= Exercise =
All of the data that appears below is to be given again precisely as written.

[[ Records for processing, beginning ]]

===== config.mk =====
export PLATFORM = sky130hd
export DESIGN_NAME = dma_simple_mover
export DESIGN_NICKNAME = d
export VERILOG_FILES = /design/src/rtl/mv_pkg.sv /design/src/rtl/mv_beat_len.sv /design/src/rtl/mv_stage_buf.sv /design/src/rtl/mv_total_acc.sv /design/src/rtl/dma_simple_mover.sv
export SDC_FILE = /design/constraint.sdc
export NUM_CORES = 1
export LEC_CHECK = 0
export BUFFER_PORTS_ARGS = -buffer_cell sky130_fd_sc_hd__clkbuf_2
export CAP_MARGIN = 15
export CORE_AREA = 3 3 245 247
export DETAILED_ROUTE_END_ITERATION = 16
export DIE_AREA = 0 0 248 250
export PLACE_DENSITY = 0.62
export SYNTH_ARGS = -nofsm -noshare
export SYNTH_HDL_FRONTEND = slang
export SYNTH_SLANG_ARGS = --single-unit

===== constraint.sdc =====
create_clock -name clk -period 8.87 [get_ports clk]
set_input_delay 0.887 -clock clk [delete_from_list [all_inputs] [get_ports clk]]
set_output_delay 0.887 -clock clk [all_outputs]
set_load 0.005 [all_outputs]

===== src/rtl/mv_pkg.sv =====
package mv_pkg;
  typedef enum logic [1:0] {
    MV_COPY = 2'd0,
    MV_FILL = 2'd1,
    MV_READ = 2'd2
  } mv_mode_e;

  typedef enum logic [2:0] {
    ST_IDLE,
    ST_RREQ,
    ST_RRSP,
    ST_FILL,
    ST_WR,
    ST_DONE
  } mv_state_e;
endpackage


===== src/rtl/mv_beat_len.sv =====
module mv_beat_len #(
  parameter int IN_W   = 16,
  parameter int CW     = 5,
  parameter int WIDE   = 16,
  parameter int NARROW = 8
) (
  input  logic [IN_W-1:0] rem,
  input  logic            narrow,
  output logic [CW-1:0]   len
);
  localparam int CAP_W = (IN_W > CW) ? IN_W : CW;

  logic [CAP_W-1:0] r, cap;

  always_comb begin
    r   = CAP_W'(rem);
    cap = narrow ? CAP_W'(NARROW) : CAP_W'(WIDE);
    len = (r < cap) ? CW'(r) : CW'(cap);
  end
endmodule


===== src/rtl/mv_stage_buf.sv =====
module mv_stage_buf #(
  parameter int BYTES = 16,
  parameter int CW    = 5,
  localparam int W    = BYTES * 8
) (
  input  logic          clk,
  input  logic          rst_n,
  input  logic          load_en,
  input  logic [W-1:0]  load_data,
  input  logic [CW-1:0] off,
  output logic [W-1:0]  data
);
  logic [W-1:0] store_q;

  always_ff @(posedge clk) begin
    if (!rst_n)       store_q <= '0;
    else if (load_en) store_q <= load_data;
  end

  // unread bytes are presented from bit 0
  assign data = store_q >> {off, 3'b000};
endmodule


===== src/rtl/mv_total_acc.sv =====
module mv_total_acc #(
  parameter int TOT_W = 32,
  parameter int CW    = 5
) (
  input  logic             clk,
  input  logic             rst_n,
  input  logic             add_en,
  input  logic [CW-1:0]    add_len,
  input  logic             clr_en,
  input  logic [TOT_W-1:0] clr_mask,
  output logic [TOT_W-1:0] total
);
  logic [TOT_W-1:0] total_q, base;

  always_comb base = clr_en ? (total_q & ~clr_mask) : total_q;

  always_ff @(posedge clk) begin
    if (!rst_n) total_q <= '0;
    else        total_q <= base + (add_en ? TOT_W'(add_len) : '0);
  end

  assign total = total_q;
endmodule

[[ Records for processing, end ]]

= Answer to this task =
===== config.mk =====
export PLATFORM = sky130hd
export DESIGN_NAME = dma_simple_mover
export DESIGN_NICKNAME = d
export VERILOG_FILES = /design/src/rtl/mv_pkg.sv /design/src/rtl/mv_beat_len.sv /design/src/rtl/mv_stage_buf.sv /design/src/rtl/mv_total_acc.sv /design/src/rtl/dma_simple_mover.sv
export SDC_FILE = /design/constraint.sdc
export NUM_CORES = 1
export LEC_CHECK = 0
export BUFFER_PORTS_ARGS = -buffer_cell sky130_fd_sc_hd__clkbuf_2
export CAP_MARGIN = 15
export CORE_AREA = 3 3 245 247
export DETAILED_ROUTE_END_ITERATION = 16
export DIE_AREA = 0 0 248 250
export PLACE_DENSITY = 0.62
export SYNTH_ARGS = -nofsm -noshare
export SYNTH_HDL_FRONTEND = slang
export SYNTH_SLANG_ARGS = --single-unit

===== constraint.sdc =====
create_clock -name clk -period 8.87 [get_ports clk]
set_input_delay 0.887 -clock clk [delete_from_list [all_inputs] [get_ports clk]]
set_output_delay 0.887 -clock clk [all_outputs]
set_load 0.005 [all_outputs]

===== src/rtl/mv_pkg.sv =====
package mv_pkg;
  typedef enum logic [1:0] {
    MV_COPY = 2'd0,
    MV_FILL = 2'd1,
    MV_READ = 2'd2
  } mv_mode_e;

  typedef enum logic [2:0] {
    ST_IDLE,
    ST_RREQ,
    ST_RRSP,
    ST_FILL,
    ST_WR,
    ST_DONE
  } mv_state_e;
endpackage


===== src/rtl/mv_beat_len.sv =====
module mv_beat_len #(
  parameter int IN_W   = 16,
  parameter int CW     = 5,
  parameter int WIDE   = 16,
  parameter int NARROW = 8
) (
  input  logic [IN_W-1:0] rem,
  input  logic            narrow,
  output logic [CW-1:0]   len
);
  localparam int CAP_W = (IN_W > CW) ? IN_W : CW;

  logic [CAP_W-1:0] r, cap;

  always_comb begin
    r   = CAP_W'(rem);
    cap = narrow ? CAP_W'(NARROW) : CAP_W'(WIDE);
    len = (r < cap) ? CW'(r) : CW'(cap);
  end
endmodule


===== src/rtl/mv_stage_buf.sv =====
module mv_stage_buf #(
  parameter int BYTES = 16,
  parameter int CW    = 5,
  localparam int W    = BYTES * 8
) (
  input  logic          clk,
  input  logic          rst_n,
  input  logic          load_en,
  input  logic [W-1:0]  load_data,
  input  logic [CW-1:0] off,
  output logic [W-1:0]  data
);
  logic [W-1:0] store_q;

  always_ff @(posedge clk) begin
    if (!rst_n)       store_q <= '0;
    else if (load_en) store_q <= load_data;
  end

  // unread bytes are presented from bit 0
  assign data = store_q >> {off, 3'b000};
endmodule


===== src/rtl/mv_total_acc.sv =====
module mv_total_acc #(
  parameter int TOT_W = 32,
  parameter int CW    = 5
) (
  input  logic             clk,
  input  logic             rst_n,
  input  logic             add_en,
  input  logic [CW-1:0]    add_len,
  input  logic             clr_en,
  input  logic [TOT_W-1:0] clr_mask,
  output logic [TOT_W-1:0] total
);
  logic [TOT_W-1:0] total_q, base;

  always_comb base = clr_en ? (total_q & ~clr_mask) : total_q;

  always_ff @(posedge clk) begin
    if (!rst_n) total_q <= '0;
    else        total_q <= base + (add_en ? TOT_W'(add_len) : '0);
  end

  assign total = total_q;
endmodule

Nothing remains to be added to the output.